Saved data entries
==*==
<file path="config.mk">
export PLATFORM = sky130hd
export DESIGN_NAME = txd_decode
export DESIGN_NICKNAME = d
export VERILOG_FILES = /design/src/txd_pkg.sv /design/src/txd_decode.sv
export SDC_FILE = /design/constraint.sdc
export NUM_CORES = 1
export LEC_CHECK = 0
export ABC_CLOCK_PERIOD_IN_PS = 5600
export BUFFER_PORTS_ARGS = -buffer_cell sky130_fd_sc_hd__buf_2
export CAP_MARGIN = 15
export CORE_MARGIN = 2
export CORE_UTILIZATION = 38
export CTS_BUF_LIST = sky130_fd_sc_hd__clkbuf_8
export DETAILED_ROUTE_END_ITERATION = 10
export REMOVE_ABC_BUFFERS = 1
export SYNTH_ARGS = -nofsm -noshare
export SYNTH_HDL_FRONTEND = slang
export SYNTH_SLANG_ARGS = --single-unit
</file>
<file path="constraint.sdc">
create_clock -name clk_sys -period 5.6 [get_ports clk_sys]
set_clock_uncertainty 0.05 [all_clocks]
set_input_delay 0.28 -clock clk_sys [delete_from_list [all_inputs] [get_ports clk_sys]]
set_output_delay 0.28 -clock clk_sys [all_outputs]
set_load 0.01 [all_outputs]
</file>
==*==
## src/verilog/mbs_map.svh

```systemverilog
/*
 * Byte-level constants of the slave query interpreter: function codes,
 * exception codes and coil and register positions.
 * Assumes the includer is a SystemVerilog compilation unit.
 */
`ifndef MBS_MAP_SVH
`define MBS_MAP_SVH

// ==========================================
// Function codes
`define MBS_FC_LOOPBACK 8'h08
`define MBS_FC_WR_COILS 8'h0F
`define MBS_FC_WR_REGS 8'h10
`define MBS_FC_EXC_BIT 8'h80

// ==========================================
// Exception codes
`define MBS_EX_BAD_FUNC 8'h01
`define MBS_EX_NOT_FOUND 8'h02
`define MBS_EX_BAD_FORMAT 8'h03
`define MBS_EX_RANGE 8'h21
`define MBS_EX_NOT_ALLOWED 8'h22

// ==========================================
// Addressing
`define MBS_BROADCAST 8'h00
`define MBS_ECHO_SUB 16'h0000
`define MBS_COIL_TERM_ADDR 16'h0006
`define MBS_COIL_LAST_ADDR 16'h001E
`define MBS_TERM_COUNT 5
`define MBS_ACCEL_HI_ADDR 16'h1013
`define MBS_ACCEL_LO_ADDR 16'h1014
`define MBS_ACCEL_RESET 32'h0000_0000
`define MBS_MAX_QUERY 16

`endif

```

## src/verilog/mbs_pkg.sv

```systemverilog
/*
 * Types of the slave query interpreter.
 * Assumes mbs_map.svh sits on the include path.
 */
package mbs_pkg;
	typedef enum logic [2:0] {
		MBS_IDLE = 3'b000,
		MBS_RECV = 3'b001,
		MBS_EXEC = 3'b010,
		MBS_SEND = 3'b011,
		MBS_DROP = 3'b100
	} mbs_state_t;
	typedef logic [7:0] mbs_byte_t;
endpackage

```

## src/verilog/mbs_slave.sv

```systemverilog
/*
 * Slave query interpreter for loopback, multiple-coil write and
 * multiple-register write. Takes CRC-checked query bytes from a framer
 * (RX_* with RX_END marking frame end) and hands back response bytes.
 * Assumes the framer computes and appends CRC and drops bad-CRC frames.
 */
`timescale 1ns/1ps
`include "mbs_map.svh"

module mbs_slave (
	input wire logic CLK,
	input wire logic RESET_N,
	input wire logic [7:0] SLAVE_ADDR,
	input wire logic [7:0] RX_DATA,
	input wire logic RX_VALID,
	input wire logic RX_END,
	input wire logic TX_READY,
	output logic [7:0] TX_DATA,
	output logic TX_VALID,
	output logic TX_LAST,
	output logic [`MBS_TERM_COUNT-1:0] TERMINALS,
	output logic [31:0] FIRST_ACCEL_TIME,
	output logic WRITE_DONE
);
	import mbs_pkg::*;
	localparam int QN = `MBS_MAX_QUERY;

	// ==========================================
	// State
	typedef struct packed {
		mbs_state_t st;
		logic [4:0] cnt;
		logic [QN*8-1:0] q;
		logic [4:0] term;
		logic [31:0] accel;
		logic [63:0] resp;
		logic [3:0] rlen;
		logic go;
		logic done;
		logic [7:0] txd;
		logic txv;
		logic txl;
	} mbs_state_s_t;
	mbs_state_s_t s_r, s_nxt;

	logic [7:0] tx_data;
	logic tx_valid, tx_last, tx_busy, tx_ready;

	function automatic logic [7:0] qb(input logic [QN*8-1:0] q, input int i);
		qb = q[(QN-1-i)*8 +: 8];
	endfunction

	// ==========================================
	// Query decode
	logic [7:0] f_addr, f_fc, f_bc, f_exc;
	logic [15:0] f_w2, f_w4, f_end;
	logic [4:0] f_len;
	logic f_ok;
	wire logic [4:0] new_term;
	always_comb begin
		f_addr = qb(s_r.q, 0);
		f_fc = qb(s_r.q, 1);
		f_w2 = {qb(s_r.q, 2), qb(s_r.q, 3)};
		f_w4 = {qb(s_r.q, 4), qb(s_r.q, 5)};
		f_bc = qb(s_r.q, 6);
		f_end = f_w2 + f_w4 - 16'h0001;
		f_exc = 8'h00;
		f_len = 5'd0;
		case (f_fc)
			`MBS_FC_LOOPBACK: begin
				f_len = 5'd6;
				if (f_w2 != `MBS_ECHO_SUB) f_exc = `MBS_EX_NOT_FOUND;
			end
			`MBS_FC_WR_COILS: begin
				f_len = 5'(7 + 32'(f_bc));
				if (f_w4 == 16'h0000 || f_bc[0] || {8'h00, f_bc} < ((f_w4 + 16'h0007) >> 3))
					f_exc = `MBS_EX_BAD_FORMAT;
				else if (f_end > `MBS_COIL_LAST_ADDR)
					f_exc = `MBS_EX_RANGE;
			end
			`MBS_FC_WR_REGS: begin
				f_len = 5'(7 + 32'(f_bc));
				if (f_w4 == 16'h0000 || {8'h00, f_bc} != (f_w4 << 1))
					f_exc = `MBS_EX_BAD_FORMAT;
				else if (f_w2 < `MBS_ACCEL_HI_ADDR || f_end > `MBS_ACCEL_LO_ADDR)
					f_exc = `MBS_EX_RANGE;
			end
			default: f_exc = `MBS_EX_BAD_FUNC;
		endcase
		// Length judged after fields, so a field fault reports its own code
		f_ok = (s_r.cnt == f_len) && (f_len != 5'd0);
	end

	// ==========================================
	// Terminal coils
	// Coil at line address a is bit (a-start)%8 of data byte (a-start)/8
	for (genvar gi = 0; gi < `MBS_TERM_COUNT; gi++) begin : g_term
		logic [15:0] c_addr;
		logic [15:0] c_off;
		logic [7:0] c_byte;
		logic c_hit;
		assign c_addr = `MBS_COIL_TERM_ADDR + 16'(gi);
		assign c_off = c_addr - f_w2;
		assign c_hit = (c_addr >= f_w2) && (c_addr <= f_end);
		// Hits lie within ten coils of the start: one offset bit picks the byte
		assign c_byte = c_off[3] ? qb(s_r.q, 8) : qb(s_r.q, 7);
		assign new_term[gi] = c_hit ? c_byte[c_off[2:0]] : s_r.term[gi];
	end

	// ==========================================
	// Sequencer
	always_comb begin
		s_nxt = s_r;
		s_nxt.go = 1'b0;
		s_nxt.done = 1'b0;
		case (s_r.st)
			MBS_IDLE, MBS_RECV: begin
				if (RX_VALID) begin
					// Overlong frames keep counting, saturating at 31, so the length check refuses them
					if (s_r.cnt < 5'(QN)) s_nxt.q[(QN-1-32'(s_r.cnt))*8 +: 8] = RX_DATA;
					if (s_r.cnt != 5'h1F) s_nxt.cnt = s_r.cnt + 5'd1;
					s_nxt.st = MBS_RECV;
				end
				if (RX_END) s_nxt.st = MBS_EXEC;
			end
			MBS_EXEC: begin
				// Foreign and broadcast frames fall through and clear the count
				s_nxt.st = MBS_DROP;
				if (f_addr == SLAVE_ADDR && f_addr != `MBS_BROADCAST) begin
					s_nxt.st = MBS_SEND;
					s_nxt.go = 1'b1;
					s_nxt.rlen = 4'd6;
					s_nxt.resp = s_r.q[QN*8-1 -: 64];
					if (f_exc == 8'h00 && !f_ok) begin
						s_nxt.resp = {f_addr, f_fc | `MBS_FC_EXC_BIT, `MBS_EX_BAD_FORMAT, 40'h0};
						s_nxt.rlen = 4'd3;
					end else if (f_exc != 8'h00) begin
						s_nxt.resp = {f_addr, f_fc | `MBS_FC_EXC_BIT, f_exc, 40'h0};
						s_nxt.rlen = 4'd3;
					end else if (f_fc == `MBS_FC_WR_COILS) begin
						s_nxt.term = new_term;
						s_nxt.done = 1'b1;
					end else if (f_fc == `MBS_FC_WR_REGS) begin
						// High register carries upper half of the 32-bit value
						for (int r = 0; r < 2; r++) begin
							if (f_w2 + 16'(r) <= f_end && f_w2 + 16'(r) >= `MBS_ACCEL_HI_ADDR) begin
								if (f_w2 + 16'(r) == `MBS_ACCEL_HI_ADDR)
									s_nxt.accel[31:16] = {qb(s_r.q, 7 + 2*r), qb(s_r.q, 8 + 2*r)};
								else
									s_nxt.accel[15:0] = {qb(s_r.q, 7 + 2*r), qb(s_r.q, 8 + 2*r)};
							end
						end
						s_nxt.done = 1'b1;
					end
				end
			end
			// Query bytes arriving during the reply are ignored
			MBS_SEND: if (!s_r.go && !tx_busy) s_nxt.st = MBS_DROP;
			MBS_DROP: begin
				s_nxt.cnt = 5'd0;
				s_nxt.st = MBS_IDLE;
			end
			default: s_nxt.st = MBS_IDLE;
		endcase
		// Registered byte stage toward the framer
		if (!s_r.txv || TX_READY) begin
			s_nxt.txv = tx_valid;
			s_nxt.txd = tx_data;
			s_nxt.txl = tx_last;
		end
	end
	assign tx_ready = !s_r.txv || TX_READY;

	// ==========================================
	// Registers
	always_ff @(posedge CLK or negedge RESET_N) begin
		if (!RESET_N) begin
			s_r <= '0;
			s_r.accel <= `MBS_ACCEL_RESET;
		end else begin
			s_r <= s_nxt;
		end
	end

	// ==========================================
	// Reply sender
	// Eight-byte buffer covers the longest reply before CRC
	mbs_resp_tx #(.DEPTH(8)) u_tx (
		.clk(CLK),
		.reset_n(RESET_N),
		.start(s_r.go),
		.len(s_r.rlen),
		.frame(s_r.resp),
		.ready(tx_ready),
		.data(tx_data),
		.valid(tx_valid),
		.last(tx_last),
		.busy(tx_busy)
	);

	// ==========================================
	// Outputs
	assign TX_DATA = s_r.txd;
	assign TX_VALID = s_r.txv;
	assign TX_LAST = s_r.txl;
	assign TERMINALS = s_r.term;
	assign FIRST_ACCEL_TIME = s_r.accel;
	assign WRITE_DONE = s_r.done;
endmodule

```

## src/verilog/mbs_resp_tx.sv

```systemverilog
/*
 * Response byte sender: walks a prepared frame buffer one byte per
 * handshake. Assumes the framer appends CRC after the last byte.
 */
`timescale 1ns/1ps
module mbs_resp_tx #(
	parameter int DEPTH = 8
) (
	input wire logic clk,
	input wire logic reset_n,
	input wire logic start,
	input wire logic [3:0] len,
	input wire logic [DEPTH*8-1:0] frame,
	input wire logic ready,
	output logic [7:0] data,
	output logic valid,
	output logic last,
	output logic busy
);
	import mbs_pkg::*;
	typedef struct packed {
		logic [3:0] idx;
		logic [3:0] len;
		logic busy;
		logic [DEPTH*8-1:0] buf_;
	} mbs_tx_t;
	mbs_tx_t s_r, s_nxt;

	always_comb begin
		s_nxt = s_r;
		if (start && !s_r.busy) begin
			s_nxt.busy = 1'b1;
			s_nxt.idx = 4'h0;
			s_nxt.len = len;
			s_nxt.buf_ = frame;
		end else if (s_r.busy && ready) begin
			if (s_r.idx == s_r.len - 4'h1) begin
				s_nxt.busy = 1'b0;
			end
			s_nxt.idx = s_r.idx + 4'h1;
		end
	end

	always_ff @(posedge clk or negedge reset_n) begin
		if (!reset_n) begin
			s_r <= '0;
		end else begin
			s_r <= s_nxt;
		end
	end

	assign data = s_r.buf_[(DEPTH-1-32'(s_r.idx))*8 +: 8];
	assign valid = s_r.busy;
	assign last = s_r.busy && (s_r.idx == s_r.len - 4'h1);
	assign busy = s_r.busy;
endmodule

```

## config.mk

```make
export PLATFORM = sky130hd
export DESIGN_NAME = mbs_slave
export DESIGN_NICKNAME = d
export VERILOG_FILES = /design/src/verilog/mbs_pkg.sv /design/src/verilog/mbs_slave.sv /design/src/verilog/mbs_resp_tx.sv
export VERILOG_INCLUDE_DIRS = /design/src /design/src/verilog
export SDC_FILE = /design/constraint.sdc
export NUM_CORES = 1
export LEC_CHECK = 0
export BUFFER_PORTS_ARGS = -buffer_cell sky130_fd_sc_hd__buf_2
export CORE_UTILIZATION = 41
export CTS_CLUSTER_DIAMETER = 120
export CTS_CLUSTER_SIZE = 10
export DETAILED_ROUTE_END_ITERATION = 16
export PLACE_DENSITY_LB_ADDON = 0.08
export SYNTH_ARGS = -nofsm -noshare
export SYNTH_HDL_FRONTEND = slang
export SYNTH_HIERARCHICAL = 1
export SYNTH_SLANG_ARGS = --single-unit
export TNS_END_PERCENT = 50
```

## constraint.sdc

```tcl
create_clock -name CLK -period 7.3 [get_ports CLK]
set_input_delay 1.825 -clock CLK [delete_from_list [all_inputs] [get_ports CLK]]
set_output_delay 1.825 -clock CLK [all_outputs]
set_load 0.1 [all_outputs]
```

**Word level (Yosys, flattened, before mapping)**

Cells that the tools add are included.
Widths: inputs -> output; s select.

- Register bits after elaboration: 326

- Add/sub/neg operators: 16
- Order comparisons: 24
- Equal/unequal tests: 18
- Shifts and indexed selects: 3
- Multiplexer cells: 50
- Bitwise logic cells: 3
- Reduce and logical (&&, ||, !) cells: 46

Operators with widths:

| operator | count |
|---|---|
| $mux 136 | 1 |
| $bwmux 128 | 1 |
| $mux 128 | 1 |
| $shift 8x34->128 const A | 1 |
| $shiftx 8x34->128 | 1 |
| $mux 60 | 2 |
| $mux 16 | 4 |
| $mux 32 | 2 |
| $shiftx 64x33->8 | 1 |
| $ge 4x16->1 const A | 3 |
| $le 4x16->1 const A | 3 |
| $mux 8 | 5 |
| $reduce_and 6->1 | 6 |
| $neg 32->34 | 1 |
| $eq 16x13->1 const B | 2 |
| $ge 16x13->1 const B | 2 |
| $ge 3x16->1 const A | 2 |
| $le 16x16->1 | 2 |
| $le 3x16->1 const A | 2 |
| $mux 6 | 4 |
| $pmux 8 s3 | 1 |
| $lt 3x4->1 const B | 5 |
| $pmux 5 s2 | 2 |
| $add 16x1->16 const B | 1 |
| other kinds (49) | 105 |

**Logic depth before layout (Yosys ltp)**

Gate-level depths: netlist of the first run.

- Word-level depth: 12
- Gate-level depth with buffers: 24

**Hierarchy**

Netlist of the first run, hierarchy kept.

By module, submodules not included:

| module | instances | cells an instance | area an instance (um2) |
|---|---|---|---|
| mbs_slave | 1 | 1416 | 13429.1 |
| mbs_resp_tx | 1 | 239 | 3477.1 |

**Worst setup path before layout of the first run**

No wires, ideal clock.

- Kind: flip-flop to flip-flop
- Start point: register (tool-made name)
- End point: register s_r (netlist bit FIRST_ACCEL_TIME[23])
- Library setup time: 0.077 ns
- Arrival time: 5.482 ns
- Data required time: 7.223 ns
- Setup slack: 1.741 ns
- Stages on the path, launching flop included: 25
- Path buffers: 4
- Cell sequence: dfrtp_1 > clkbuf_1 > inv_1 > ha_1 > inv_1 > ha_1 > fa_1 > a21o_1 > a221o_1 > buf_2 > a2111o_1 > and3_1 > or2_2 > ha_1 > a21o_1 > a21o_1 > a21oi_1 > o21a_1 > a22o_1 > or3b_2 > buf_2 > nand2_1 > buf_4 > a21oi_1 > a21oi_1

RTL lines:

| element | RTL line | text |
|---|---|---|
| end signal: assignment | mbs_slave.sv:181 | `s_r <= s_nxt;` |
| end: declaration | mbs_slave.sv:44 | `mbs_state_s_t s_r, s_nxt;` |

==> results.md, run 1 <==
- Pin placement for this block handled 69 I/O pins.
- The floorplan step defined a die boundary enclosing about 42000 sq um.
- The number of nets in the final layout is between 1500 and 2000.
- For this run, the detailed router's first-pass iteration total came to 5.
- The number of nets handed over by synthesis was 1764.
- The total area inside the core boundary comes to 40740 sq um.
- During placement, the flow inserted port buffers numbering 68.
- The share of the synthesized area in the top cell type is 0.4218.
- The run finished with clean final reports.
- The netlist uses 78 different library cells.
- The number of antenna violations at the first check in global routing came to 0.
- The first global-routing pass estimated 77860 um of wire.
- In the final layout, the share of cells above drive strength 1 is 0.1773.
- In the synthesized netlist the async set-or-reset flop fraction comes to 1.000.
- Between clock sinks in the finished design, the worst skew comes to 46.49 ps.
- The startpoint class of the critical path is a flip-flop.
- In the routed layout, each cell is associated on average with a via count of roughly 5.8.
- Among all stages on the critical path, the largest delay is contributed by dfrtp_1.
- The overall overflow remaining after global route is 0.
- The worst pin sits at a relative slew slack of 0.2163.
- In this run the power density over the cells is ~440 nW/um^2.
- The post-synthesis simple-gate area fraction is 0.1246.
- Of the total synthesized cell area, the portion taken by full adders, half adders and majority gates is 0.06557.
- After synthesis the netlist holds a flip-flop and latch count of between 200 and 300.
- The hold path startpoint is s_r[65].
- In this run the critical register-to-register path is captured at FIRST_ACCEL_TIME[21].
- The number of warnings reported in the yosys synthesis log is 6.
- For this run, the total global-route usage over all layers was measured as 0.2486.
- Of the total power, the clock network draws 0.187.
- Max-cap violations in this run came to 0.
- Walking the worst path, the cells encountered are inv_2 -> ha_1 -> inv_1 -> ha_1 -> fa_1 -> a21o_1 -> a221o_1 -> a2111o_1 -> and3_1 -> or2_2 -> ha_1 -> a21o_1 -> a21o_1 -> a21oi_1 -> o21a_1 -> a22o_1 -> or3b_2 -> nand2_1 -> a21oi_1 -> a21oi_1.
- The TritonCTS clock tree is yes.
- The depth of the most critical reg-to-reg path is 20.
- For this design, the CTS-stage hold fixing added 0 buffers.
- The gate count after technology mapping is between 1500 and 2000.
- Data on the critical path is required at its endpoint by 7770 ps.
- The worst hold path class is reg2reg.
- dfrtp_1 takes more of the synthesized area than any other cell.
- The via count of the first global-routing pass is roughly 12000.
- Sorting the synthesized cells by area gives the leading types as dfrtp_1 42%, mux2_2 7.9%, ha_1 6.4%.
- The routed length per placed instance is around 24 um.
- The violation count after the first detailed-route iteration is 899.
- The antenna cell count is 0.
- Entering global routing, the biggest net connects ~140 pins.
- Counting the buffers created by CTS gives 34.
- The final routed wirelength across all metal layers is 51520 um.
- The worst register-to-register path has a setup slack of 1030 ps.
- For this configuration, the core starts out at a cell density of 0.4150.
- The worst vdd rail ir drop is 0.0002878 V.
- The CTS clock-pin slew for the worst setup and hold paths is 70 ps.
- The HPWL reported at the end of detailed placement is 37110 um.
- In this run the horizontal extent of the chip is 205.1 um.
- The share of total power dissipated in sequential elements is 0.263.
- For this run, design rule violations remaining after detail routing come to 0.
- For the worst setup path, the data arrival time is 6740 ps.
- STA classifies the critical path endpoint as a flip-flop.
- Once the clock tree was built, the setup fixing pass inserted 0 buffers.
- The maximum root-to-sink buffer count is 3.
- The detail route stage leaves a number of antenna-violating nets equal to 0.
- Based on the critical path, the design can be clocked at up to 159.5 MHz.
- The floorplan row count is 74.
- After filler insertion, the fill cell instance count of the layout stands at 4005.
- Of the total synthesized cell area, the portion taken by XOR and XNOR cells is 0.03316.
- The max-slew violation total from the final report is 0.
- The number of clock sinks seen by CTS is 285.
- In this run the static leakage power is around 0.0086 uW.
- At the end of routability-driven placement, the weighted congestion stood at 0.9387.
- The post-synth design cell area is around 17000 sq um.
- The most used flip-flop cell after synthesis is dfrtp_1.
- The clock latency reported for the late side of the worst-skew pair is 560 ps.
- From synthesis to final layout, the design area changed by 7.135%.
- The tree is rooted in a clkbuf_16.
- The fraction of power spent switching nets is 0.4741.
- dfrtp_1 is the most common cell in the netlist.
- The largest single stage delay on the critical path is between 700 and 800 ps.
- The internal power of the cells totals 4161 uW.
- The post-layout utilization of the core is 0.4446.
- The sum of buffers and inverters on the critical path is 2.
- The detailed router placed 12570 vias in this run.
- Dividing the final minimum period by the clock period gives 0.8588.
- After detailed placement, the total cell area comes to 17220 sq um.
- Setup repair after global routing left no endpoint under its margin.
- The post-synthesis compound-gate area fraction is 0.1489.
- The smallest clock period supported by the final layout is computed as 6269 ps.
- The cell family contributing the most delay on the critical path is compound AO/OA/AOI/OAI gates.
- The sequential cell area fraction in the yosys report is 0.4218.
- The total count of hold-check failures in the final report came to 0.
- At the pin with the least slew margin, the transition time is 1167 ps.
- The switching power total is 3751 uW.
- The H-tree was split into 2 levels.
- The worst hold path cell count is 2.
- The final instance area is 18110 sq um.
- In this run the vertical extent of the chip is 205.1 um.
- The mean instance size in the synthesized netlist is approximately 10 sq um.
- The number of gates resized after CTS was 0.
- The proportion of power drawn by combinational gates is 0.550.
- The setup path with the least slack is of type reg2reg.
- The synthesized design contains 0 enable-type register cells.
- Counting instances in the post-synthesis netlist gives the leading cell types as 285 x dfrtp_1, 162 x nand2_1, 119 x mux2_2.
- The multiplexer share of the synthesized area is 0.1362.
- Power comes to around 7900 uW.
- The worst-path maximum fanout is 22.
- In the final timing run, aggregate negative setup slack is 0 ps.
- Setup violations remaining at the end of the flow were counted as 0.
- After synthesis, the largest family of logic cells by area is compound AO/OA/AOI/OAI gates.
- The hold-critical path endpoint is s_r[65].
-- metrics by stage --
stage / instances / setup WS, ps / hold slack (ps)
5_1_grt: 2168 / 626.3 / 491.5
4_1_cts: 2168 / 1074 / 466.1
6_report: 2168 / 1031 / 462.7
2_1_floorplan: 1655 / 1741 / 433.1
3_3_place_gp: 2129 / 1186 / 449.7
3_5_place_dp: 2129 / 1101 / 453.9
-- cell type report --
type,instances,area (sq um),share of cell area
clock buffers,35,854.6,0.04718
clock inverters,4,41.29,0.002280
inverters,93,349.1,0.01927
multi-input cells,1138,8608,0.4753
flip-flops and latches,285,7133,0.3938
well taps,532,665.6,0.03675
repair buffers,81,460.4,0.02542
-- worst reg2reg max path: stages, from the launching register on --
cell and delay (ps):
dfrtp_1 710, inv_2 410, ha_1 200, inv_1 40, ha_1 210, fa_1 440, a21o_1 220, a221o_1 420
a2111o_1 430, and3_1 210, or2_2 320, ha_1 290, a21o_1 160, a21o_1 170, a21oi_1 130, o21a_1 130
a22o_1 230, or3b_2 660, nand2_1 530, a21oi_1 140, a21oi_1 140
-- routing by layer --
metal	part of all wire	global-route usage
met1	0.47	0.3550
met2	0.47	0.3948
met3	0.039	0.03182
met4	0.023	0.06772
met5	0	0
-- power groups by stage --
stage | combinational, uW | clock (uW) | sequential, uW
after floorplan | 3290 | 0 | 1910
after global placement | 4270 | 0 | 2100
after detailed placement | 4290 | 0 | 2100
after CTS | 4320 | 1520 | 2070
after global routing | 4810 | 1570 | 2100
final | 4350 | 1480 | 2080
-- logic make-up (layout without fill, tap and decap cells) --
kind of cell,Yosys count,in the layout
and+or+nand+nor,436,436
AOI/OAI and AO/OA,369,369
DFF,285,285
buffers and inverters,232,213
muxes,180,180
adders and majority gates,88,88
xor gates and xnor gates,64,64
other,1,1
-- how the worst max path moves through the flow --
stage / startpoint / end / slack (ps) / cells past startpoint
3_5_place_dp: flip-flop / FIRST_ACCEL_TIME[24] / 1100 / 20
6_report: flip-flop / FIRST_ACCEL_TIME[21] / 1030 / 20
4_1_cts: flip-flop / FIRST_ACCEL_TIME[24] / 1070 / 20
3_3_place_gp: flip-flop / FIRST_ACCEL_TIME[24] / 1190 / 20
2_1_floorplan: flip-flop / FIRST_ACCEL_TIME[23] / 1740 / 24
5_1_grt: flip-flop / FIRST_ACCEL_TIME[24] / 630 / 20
==*==
Only lines that hold the string "Word" belong in the answer, so copy every one of them from the records.

Answer to this problem>
**Word level (Yosys, flattened, before mapping)**
- Word-level depth: 12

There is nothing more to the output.